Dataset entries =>
━━━━━━━━━━

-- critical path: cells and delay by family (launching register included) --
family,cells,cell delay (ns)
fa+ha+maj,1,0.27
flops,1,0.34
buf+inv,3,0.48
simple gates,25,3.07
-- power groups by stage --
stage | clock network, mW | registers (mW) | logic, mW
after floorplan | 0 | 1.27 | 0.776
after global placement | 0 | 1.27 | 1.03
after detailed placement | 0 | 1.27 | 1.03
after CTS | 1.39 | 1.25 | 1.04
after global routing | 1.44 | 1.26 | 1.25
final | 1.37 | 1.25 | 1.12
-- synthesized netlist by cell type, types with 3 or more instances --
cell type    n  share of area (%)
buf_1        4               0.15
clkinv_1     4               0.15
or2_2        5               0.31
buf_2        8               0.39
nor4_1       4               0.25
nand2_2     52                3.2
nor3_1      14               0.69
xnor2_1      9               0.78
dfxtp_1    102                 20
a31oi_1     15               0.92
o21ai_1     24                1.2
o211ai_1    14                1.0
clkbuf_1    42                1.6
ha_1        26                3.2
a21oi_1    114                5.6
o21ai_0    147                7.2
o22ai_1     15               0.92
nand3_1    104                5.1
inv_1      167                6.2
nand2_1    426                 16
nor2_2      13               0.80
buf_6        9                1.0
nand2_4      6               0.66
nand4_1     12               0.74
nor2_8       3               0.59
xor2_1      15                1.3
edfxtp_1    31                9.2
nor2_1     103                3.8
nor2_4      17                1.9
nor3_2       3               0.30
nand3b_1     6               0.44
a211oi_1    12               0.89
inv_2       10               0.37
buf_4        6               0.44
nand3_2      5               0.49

━━━━━━━━━━

Directions => What you return should be the lines from the beginning of the records through the one that contains "after detailed placement | 0 | 1.27 | 1.03", repeated exactly and with no additions.

The completed task =>
-- critical path: cells and delay by family (launching register included) --
family,cells,cell delay (ns)
fa+ha+maj,1,0.27
flops,1,0.34
buf+inv,3,0.48
simple gates,25,3.07
-- power groups by stage --
stage | clock network, mW | registers (mW) | logic, mW
after floorplan | 0 | 1.27 | 0.776
after global placement | 0 | 1.27 | 1.03
after detailed placement | 0 | 1.27 | 1.03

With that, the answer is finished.